[Source records]
• • • • • • •

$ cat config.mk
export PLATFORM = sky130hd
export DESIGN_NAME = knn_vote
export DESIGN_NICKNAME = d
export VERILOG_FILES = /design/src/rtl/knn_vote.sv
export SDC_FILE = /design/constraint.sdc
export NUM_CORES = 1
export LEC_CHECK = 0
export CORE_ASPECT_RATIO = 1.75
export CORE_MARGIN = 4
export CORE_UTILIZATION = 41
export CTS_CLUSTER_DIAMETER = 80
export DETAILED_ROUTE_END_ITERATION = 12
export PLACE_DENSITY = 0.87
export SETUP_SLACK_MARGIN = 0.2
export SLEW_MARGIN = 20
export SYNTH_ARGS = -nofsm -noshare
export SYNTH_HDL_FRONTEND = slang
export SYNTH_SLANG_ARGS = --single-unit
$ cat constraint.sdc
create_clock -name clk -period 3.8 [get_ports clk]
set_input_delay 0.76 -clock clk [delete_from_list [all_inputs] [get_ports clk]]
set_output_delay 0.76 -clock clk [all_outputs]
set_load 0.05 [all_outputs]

• • • • • • •

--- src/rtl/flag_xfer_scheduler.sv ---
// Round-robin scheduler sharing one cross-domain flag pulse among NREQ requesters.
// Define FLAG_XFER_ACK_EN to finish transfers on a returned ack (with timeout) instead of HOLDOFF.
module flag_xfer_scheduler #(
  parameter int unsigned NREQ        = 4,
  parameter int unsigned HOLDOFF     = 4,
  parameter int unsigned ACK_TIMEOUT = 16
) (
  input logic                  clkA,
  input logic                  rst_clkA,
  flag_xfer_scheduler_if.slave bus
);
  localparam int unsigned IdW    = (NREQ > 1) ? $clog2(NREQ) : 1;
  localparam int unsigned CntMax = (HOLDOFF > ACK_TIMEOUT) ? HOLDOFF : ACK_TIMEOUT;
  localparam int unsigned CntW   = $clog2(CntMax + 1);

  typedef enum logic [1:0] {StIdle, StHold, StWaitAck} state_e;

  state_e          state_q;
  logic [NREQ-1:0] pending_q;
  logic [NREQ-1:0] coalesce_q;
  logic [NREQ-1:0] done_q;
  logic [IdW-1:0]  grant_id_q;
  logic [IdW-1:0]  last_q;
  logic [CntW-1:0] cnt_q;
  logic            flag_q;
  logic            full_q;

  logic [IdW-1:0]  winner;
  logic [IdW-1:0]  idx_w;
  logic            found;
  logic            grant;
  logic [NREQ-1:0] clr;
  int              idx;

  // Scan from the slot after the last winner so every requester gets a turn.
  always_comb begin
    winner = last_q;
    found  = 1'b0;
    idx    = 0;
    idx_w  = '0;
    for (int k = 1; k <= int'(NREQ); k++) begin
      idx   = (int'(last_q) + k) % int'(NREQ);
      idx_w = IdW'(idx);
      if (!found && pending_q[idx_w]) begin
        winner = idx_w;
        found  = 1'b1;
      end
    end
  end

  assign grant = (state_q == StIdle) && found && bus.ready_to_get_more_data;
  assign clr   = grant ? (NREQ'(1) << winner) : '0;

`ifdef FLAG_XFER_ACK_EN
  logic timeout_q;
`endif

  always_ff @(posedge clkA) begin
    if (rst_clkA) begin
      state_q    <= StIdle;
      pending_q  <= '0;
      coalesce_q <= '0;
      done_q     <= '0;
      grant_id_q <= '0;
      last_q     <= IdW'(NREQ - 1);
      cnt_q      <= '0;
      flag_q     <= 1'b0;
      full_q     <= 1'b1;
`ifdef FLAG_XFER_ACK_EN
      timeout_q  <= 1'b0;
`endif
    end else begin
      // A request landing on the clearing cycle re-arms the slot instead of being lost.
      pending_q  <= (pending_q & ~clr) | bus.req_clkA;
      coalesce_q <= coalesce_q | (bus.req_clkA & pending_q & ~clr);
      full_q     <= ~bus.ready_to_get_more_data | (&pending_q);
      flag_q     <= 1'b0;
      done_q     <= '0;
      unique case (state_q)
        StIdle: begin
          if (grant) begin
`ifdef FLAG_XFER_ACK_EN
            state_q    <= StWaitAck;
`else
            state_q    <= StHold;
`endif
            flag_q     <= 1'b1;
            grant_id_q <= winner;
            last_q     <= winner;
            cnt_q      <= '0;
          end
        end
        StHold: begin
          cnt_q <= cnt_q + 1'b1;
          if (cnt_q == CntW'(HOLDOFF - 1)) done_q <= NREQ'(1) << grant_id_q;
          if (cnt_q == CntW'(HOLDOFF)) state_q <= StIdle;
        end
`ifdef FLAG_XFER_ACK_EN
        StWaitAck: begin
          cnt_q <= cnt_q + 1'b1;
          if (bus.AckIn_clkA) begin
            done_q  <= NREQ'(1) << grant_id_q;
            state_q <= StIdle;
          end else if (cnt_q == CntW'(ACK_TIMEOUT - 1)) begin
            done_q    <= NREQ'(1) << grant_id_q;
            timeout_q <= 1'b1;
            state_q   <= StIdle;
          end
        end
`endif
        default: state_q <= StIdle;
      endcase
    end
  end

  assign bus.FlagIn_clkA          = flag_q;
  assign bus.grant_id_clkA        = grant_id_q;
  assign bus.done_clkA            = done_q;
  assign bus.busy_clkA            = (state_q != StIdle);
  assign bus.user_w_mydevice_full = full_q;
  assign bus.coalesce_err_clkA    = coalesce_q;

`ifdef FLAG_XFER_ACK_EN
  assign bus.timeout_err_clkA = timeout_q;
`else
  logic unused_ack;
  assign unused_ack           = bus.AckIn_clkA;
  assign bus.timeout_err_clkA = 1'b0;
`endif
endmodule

• • • • • • •

### Exercise:
The expected output is each line of the records above that includes the word "begin".

### Task answer:
  always_comb begin
    for (int k = 1; k <= int'(NREQ); k++) begin
      if (!found && pending_q[idx_w]) begin
  always_ff @(posedge clkA) begin
    if (rst_clkA) begin
    end else begin
        StIdle: begin
          if (grant) begin
        StHold: begin
        StWaitAck: begin
          if (bus.AckIn_clkA) begin
          end else if (cnt_q == CntW'(ACK_TIMEOUT - 1)) begin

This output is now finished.